Details
-
Technical task
-
Resolution: Fixed
-
Blocker
-
Lustre 2.10.0, Upstream
-
9223372036854775807
Description
As part of recent (last September) RDMA changes, the routine ib_get_dma_mr() was deleted and an extra "flags" parameter was added to ib_alloc_pd(). This was all done to stop upper layers from accessing the R-key for unregistered DMA memory regions. It seems that this opens the door to accessing any physical memory you want on a remote system thereby being a security issue.
For the applicable changes, see these two kernel commits:
from 4.9-rc1: change of arguments number for ib_alloc_pd
commit ed082d36a7b2c27d1cda55fdfb28af18040c4a89
Author: Christoph Hellwig <hch@lst.de>
Date: Mon Sep 5 12:56:17 2016 +0200
from 4.9-rc1: removal of ib_get_dma_mr
commit 5ef990f06bd7e3cf521b5705d898d8e43d04ea90
Author: Christoph Hellwig <hch@lst.de>
Date: Mon Sep 5 12:56:21 2016 +0200
LNet uses unregistered memory regions for short messages (lower latency). A "method" of still allowing us to work as we did before was added in the form of a PD variable called "unsafe_global_rkey" which is populated if you pass the flag "IB_PD_UNSAFE_GLOBAL_RKEY" as the new flags parameter to ib_alloc_pd(). As the name implies, this is considered unsafe and should not be done unless you are very confident in your security. Using it will trigger a warning to the kernel console.

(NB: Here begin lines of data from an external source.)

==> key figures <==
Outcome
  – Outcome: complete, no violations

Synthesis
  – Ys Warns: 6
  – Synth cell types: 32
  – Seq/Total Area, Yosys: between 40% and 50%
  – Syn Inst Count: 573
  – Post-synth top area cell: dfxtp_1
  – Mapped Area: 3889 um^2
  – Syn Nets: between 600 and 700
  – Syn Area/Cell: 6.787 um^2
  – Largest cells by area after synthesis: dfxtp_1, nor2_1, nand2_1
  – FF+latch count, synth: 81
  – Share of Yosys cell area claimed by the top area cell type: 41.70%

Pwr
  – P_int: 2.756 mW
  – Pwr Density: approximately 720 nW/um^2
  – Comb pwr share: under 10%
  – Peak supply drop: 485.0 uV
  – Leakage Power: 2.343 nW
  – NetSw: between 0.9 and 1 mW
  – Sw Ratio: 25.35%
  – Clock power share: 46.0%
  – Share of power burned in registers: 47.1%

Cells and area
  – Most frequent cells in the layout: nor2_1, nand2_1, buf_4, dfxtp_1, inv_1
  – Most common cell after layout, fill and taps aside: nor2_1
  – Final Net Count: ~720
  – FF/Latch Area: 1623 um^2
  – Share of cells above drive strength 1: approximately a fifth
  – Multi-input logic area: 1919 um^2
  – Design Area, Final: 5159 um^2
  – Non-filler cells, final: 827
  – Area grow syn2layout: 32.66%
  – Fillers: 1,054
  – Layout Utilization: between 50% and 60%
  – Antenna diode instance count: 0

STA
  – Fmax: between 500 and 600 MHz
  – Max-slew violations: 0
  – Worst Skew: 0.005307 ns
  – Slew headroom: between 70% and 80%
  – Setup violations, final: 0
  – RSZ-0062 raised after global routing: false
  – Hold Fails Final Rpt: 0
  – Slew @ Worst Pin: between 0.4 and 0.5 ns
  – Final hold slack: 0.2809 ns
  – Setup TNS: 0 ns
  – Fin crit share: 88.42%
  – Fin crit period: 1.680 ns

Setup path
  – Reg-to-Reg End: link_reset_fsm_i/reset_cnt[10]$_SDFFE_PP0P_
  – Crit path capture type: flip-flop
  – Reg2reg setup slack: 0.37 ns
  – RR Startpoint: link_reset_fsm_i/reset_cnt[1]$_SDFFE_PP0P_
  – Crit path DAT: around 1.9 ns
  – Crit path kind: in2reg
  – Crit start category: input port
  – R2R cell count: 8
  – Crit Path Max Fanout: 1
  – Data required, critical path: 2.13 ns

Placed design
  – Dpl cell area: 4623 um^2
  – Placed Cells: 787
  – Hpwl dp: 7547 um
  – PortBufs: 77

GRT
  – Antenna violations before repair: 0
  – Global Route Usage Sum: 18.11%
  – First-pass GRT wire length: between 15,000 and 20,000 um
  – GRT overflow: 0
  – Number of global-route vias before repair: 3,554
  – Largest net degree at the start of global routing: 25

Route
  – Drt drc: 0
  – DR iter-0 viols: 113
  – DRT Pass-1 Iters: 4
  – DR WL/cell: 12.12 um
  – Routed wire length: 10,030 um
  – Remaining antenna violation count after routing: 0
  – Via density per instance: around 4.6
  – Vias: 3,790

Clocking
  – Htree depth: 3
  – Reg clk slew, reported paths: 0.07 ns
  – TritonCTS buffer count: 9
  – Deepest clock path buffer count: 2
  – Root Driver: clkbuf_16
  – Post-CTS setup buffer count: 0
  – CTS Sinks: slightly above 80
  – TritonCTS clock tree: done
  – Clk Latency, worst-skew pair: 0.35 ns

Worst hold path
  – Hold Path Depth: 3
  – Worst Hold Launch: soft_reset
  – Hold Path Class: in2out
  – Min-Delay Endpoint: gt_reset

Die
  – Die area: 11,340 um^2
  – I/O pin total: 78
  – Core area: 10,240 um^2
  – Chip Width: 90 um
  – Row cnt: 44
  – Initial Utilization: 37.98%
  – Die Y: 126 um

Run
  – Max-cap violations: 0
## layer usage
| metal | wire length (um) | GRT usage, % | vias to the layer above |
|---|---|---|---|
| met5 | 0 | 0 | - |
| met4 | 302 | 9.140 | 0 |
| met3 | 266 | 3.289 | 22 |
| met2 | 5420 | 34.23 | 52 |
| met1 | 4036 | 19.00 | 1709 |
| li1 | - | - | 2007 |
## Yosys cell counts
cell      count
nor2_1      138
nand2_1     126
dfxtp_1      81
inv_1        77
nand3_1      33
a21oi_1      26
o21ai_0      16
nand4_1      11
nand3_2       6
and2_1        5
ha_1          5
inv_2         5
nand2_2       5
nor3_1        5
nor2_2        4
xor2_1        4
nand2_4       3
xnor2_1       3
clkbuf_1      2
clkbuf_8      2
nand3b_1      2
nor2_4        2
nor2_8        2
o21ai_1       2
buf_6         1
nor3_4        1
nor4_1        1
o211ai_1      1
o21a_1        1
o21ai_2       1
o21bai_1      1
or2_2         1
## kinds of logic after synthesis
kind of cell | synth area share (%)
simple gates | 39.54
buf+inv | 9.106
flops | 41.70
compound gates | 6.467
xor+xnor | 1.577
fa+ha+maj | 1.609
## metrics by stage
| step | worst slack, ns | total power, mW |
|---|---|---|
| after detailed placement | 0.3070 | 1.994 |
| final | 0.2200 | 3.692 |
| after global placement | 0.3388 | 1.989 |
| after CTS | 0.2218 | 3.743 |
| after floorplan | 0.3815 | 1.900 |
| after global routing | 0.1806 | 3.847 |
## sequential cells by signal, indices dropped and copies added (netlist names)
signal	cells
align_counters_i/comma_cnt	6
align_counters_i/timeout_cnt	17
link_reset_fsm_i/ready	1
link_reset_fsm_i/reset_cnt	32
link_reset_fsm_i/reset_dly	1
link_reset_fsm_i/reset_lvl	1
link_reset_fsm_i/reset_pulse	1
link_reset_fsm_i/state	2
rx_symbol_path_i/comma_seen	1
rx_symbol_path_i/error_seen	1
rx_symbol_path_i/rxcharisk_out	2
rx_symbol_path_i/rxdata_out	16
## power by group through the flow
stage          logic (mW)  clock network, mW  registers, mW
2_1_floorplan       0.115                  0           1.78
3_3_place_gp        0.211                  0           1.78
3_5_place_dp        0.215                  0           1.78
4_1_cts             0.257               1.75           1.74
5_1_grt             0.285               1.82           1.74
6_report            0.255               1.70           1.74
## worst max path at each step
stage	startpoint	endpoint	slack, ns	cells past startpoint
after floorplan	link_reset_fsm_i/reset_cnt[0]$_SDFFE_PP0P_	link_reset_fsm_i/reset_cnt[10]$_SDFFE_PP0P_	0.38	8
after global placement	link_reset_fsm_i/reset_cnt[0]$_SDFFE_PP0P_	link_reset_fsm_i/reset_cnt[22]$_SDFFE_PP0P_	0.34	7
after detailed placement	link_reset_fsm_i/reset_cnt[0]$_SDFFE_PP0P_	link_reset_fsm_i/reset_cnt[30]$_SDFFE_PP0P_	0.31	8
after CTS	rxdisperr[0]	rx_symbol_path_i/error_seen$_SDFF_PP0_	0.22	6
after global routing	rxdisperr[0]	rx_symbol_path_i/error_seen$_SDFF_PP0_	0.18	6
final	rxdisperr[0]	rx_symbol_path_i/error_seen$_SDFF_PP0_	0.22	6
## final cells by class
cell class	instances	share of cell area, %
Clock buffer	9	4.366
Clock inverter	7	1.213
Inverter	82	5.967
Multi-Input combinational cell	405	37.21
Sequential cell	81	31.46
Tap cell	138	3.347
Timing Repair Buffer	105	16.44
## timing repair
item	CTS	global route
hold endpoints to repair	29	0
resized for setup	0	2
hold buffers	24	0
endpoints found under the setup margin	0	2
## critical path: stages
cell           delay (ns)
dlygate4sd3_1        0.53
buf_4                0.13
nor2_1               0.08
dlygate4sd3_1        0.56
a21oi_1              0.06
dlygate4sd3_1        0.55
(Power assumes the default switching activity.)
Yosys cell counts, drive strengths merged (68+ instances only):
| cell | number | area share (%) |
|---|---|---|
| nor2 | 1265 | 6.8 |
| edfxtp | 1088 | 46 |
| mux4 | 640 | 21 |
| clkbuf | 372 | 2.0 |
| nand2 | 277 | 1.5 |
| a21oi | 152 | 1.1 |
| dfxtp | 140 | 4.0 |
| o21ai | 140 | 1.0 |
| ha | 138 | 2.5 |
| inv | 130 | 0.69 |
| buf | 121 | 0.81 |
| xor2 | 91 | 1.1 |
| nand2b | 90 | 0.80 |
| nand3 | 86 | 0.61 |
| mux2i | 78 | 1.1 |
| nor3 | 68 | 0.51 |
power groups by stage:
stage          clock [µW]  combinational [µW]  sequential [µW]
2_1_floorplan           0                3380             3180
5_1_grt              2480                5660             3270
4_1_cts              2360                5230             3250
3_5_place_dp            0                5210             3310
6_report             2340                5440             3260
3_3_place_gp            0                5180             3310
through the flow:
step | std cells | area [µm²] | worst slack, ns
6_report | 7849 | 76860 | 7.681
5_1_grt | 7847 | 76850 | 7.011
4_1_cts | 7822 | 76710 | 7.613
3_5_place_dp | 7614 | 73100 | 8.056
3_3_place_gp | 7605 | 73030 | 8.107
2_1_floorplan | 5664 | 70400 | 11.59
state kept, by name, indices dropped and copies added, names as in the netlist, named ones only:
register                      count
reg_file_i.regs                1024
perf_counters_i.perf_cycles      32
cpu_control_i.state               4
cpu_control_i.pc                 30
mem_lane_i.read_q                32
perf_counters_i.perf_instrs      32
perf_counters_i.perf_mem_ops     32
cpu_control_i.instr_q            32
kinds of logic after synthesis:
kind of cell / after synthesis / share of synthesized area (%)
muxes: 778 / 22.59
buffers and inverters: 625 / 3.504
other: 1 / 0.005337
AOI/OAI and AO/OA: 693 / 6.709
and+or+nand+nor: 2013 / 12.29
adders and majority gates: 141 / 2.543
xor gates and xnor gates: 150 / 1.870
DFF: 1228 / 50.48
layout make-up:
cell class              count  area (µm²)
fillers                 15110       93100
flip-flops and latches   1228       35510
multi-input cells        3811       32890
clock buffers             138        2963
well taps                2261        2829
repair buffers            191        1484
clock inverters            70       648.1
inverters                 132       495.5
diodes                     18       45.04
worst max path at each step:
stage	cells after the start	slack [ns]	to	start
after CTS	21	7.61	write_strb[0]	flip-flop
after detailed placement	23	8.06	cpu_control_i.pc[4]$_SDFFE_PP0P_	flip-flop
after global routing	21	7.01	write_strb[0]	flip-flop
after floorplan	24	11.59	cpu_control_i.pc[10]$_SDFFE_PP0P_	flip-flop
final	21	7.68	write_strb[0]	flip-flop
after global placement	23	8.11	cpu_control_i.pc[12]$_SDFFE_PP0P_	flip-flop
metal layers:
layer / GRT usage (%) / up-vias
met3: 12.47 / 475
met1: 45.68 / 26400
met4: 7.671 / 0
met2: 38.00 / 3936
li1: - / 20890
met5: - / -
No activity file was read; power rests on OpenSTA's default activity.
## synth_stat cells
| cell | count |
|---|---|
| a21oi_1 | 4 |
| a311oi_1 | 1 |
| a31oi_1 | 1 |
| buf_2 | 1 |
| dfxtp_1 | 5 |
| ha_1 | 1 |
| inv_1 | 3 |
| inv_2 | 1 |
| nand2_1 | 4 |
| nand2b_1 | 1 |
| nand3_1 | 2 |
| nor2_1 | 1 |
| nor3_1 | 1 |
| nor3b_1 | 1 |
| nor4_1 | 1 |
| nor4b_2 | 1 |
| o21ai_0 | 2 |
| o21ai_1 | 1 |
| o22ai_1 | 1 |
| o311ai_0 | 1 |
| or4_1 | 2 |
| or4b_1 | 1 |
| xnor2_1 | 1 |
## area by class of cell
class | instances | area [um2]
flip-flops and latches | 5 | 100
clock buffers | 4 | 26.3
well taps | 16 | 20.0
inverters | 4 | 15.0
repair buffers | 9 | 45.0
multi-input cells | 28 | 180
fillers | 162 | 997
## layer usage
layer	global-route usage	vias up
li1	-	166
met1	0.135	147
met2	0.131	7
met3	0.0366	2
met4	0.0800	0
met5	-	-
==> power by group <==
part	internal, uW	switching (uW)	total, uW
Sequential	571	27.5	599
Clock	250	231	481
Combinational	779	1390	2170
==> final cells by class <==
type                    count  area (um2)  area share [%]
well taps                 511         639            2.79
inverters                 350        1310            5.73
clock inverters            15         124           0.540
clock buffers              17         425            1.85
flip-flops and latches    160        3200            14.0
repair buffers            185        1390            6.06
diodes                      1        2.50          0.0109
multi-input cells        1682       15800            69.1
$ cat config.mk
export PLATFORM = sky130hd
export DESIGN_NAME = tap_adapter
export DESIGN_NICKNAME = d
export VERILOG_FILES = /design/src/logic/res_err_pkg.sv /design/src/logic/tap_adapter.sv
export SDC_FILE = /design/constraint.sdc
export NUM_CORES = 1
export LEC_CHECK = 0
export BUFFER_PORTS_ARGS = -buffer_cell sky130_fd_sc_hd__buf_2
export CAP_MARGIN = 40
export CORE_AREA = 2 2 121 123
export DETAILED_ROUTE_END_ITERATION = 7
export DIE_AREA = 0 0 123 125
export PLACE_DENSITY = 0.66
export SYNTH_ARGS = -nofsm -noshare
export SYNTH_HDL_FRONTEND = slang
export SYNTH_SLANG_ARGS = --single-unit
$ cat constraint.sdc
create_clock -name clk -period 5.35 [get_ports clk]
set_input_delay 0.535 -clock clk [delete_from_list [all_inputs] [get_ports clk]]
set_output_delay 0.535 -clock clk [all_outputs]
set_load 0.02 [all_outputs]
$ cat src/logic/res_err_pkg.sv
package res_err_pkg;

    // Stream geometry
    localparam int lane_count   = 4;
    localparam int window_words = 3;

    localparam int sym_width  = 3;
    localparam int code_width = 8;

    // Channel estimate, tap 0 is the precursor and tap 1 the main cursor
    localparam int tap_count  = 4;
    localparam int tap_width  = 8;
    localparam int chan_shift = 2;

    localparam int sum_width = tap_width + sym_width + $clog2(tap_count);
    localparam int est_width = 12;
    localparam int err_width = 12;

    // Sign-sign LMS
    localparam int acc_width    = 10;
    localparam int adapt_period = 32;
    localparam int fill_cycles  = 2;
    localparam int timer_width  = $clog2(adapt_period);

    typedef logic signed [sym_width-1:0]  sym_t;
    typedef logic signed [code_width-1:0] code_t;
    typedef logic signed [tap_width-1:0]  tap_t;
    typedef logic signed [sum_width-1:0]  sum_t;
    typedef logic signed [est_width-1:0]  est_t;
    typedef logic signed [err_width-1:0]  err_t;
    typedef logic signed [acc_width-1:0]  acc_t;
    typedef logic [timer_width-1:0]       timer_t;

    typedef sym_t  [lane_count-1:0] sym_word_t;
    typedef code_t [lane_count-1:0] code_word_t;
    typedef est_t  [lane_count-1:0] est_word_t;
    typedef err_t  [lane_count-1:0] err_word_t;
    typedef tap_t  [tap_count-1:0]  taps_t;

    // Index 0 holds the oldest word
    typedef sym_word_t [window_words-1:0] sym_window_t;

    typedef enum logic [1:0] {
        FILL,
        IDLE,
        ACCUM,
        APPLY
    } adapt_state_t;

    // Highest index first, so this reads 0, 16, 64, 0 from tap 3 down
    localparam taps_t tap_init = {tap_t'(0), tap_t'(16), tap_t'(64), tap_t'(0)};

    localparam tap_t tap_max = tap_t'(2 ** (tap_width - 1) - 1);
    localparam tap_t tap_min = tap_t'(-(2 ** (tap_width - 1)));

    // Timer runs load value plus one cycles
    localparam timer_t adapt_reload = timer_t'(adapt_period - 1);

endpackage

$ cat src/logic/tap_adapter.sv
`timescale 1ns/10ps

module tap_adapter (
    input  logic                     clk,
    input  logic                     rst,
    input  res_err_pkg::err_word_t   err_out,
    input  res_err_pkg::sym_window_t sym_window,
    input  logic                     acc_en,
    input  logic                     apply,
    input  logic                     clear,
    output res_err_pkg::taps_t       taps
);

    import res_err_pkg::*;

    acc_t acc  [tap_count];
    acc_t corr [tap_count];

    // Sign-sign correlation of error with the symbol each tap multiplies
    always_comb begin
        int   pos;
        logic err_neg;
        logic sym_neg;
        sym_t sym_v;

        for (int j = 0; j < tap_count; j++) begin
            corr[j] = '0;
            for (int i = 0; i < lane_count; i++) begin
                pos     = lane_count + i + 1 - j;
                sym_v   = sym_window[pos / lane_count][pos % lane_count];
                err_neg = err_out[i][err_width-1];
                sym_neg = sym_v[sym_width-1];
                if (err_neg == sym_neg) begin
                    corr[j] = corr[j] + acc_t'(1);
                end else begin
                    corr[j] = corr[j] - acc_t'(1);
                end
            end
        end
    end

    always_ff @(posedge clk) begin
        if (rst) begin
            taps <= tap_init;
            for (int j = 0; j < tap_count; j++) begin
                acc[j] <= '0;
            end
        end else if (clear) begin
            for (int j = 0; j < tap_count; j++) begin
                acc[j] <= '0;
            end
        end else if (apply) begin
            for (int j = 0; j < tap_count; j++) begin
                // Step against the correlation, saturating
                if (acc[j] > 0 && taps[j] != tap_min) begin
                    taps[j] <= taps[j] - tap_t'(1);
                end else if (acc[j] < 0 && taps[j] != tap_max) begin
                    taps[j] <= taps[j] + tap_t'(1);
                end
                acc[j] <= '0;
            end
        end else if (acc_en) begin
            for (int j = 0; j < tap_count; j++) begin
                acc[j] <= acc[j] + corr[j];
            end
        end
    end

endmodule

## Yosys cells after proc, flatten, opt, wreduce, memory -nomap -nowiden

Memories as Yosys holds them, arrays and structs flattened.
Cells that the tools add are included.

- Bits in registers: 32
- Bits in writable memories: 40
- Output and inout bits: 32
- Input bits: 89
- Word-level logic and storage cells: 152
- Memories: 1

- Muxes and demuxes: 50
- Reductions and logical operators: 16
- Bitwise operators: 13
- Add/sub/neg operators: 36
- Magnitude comparators: 8
- Equality and inequality tests: 24

Memories:

| name | depth | width | read ports | clocked after Yosys merged registers in | wr ports | RTL line | source |
|---|---|---|---|---|---|---|---|
| acc | 4 | 10 | 4 | 0 | 4 | tap_adapter.sv:16 | `acc_t acc [tap_count];` |

Operators by type and width:

| operator | count |
|---|---|
| 10-bit 2-to-1 mux | 28 |
| 10-bit by 2-bit adder with 10-bit output, second input constant | 12 |
| 10-bit by 2-bit subtractor with 10-bit output, second input constant | 12 |
| 8-bit 2-to-1 mux | 8 |
| 8-bit != test, second input constant | 8 |
| 10-bit adder | 4 |
| 10-bit by 1-bit greater-than comparator with 1-bit output, second input constant | 4 |
| 10-bit by 1-bit < comparator with 1-bit output, second input constant | 4 |
| 8-bit by 2-bit adder with 8-bit output, second input constant | 4 |
| 8-bit by 2-bit subtractor with 8-bit output, second input constant | 4 |
| 1-bit == test | 16 |
| 1-bit 2-to-1 mux | 14 |
| 1-bit bitwise OR | 12 |
| 3-bit AND reduction | 4 |
| 1-bit logical AND | 8 |
| 2-bit nonzero test | 4 |
| 1-bit inverter | 1 |

## Depth between registers and ports, before layout

Gate-level depths: netlist of the first run.

- Depth after elaboration: 10
- Mapped depth: 14
- Gate-level depth less buffers: 14

## Worst setup path before layout of the first run

Ideal clock, no wire load.

- Kind: input-to-reg
- From: input sym_window[17] (netlist name)
- To: memory acc[2][6] (netlist name) (data pin)
- Data arrival time: 3498 ps
- Required time: 5215 ps
- Path slack: 1717 ps
- Cell stages on the path: 12
- Setup time: 135 ps
- Path buffers: 0
- Cell sequence: xor2_1 fa_1 inv_1 ha_1 o21ai_0 nand2b_1 fa_1 ha_1 a21o_1 a21oi_1 or4b_2 nand3_1

RTL lines:

| item | RTL line | source |
|---|---|---|
| from (decl) | tap_adapter.sv:7 | `input res_err_pkg::sym_window_t sym_window,` |
| to (decl) | tap_adapter.sv:16 |  |

==> results of run 1 <==
==> power by group through the flow <==
| stage | Clock [mW] | Combinational [mW] | Sequential, mW |
|---|---|---|---|
| finish | 0.601 | 1.26 | 0.665 |
| global placement | 0 | 1.19 | 0.672 |
| floorplan | 0 | 0.959 | 0.699 |
| global route | 0.639 | 1.42 | 0.675 |
| detailed placement | 0 | 1.25 | 0.676 |
| CTS | 0.613 | 1.26 | 0.665 |
==> per-stage QoR <==
step | hold WS, ns | cell area, µm² | setup slack (ns) | std cells | utilization
floorplan | 0.5640 | 6198 | 1.717 | 653 | -
global placement | 0.4975 | 6585 | 1.317 | 869 | 0.4636
detailed placement | 0.5071 | 6615 | 1.193 | 872 | 0.4657
CTS | 0.5144 | 6923 | 1.547 | 888 | 0.4874
global route | 0.5460 | 6930 | 1.317 | 889 | 0.4879
finish | 0.5139 | 6930 | 1.499 | 889 | 0.4879
==> sequential cells by signal, summed over array words and instances, names as in the netlist <==
signal  flops
acc        36
taps       32
==> cells by family (layout without fill, tap and decap cells) <==
kind of cell	Yosys count	count (layout)	share of synthesized area
compound gates	170	170	0.1728
xor+xnor	48	48	0.07509
fa+ha+maj	96	96	0.2277
buf+inv	63	115	0.04178
flops	68	68	0.2778
mux	19	19	0.03210
simple gates	189	189	0.1728
==> final timing paths <==
check | slack, ns | cells after the start | end
setup / recovery | 1.50 | 14 | acc[3][7]
hold / removal | 0.51 | 2 | taps[4]
setup reg to reg | 2.29 | 10 | taps[15]
hold reg to reg | 0.51 | 2 | taps[4]
==> worst max-delay path: stages <==
cell and delay (ns):
buf_2 0.13, xor2_1 0.17, fa_1 0.61, inv_1 0.06, ha_1 0.31, o21ai_0 0.18, nand2b_1 0.11, fa_1 0.47
ha_1 0.34, a211oi_1 0.43, o21bai_1 0.14, a21oi_1 0.19, xor2_1 0.18, nor2_1 0.06
==> per-layer routing <==
layer  GRT usage  vias to the layer above  share of wire
met2      0.2850                      112           0.46
met1      0.2449                     2383           0.48
met5           0                        -              0
met4     0.04679                        0          0.012
met3     0.02965                       13          0.046
li1            -                     2493              -
==> cells in the final DEF (no fill, tap or decap), drive strengths merged, types with 8 or more instances in the layout <==
master / Yosys / final
nor2b: 16 / 16
nor3: 8 / 8
and3: 8 / 8
inv: 48 / 49
or3: 8 / 8
nand4b: 8 / 8
o21ai: 42 / 42
edfxtp: 36 / 36
o211ai: 11 / 11
a21o: 17 / 17
ha: 68 / 68
clkbuf: 6 / 14
xor2: 24 / 24
xnor2: 21 / 21
o21bai: 8 / 8
or4b: 8 / 8
buf: 9 / 51
nand2: 24 / 24
nor2: 53 / 53
nand2b: 15 / 15
a211oi: 20 / 20
fa: 28 / 28
dfxtp: 32 / 32
mux2i: 12 / 12
nor4: 12 / 12
a21oi: 44 / 44
nand3: 11 / 11
==> layout make-up <==
class	instances	area (µm²)	share of cell area
Multi-Input combinational cell	522	4218	0.6086
Clock buffer	14	296.5	0.04279
Timing Repair Buffer	51	272.8	0.03936
Inverter	48	180.2	0.02600
Sequential cell	68	1722	0.2484
Clock inverter	2	11.26	0.001625
Tap cell	184	230.2	0.03322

This change has caused a kernel maintainer to mark ko2iblnd as "BROKEN" in the 4.10 kernel build. To get rid of this broken tag, we need to fix this quickly so I am going to make use of the unsafe flag so I do not have to re-architect ko2iblnd for short messages. We need to test how much of a performance hit we get on short messages if we have to register all memory regions for better security. There is not enough time to do that now.
So, this ticket was created to track the following changes to the staging version of LNet:
- Remove the BROKEN tag from lnet/Kconfig.
- Pass the IB_PD_UNSAFE_GLOBAL_RKEY flag when calling ib_alloc_pd().
- Everywhere we are using the device DMA mr to derive the R-key for non-registered memory regions, use the pd->unsafe_global_rkey value instead (this will get rid of our call to ib_get_dma_mr()).
Once this is landed to staging, use this ticket to also make the change to community master with the necessary compile hooks to ensure the change is only done when it makes sense.
I have been focused on doing some performance testing and am having some strange problems. This patch makes the default map_on_demand 256. With Lustre master, I am seeing a 5% reduction in performance with MLX QDR. Overall, not too bad given we are addressing a security hold with this change (i.e. we are being forced to do this).
I downloaded the build from upstream with this change. Things are not good there. Ran into two bad problems:
[ 1125.547100] LNetError: 22552:0:(o2iblnd_cb.c:1068:kiblnd_init_rdma()) RDMA is too large for peer 192.168.1.24@o2ib (131072), src size: 1048576 dst size: 1048576
Some map_on_demand fixes/changes must be missing upstream. Whether that missing code is also causing the huge drop in performance, I don't yet know. I need to find an upstream build without this patch to see if performance has always been bad upstream and no one noticed.
In any case, I will be opening a ticket to address number 2 as we need to find the missing code and get it upstream. Depending on how my additional testing for number 1 goes we will either be ok (and a 5% performance hit will accompany this change) or this patch has introduced a nasty problem which needs to be debugged before we can land it to master.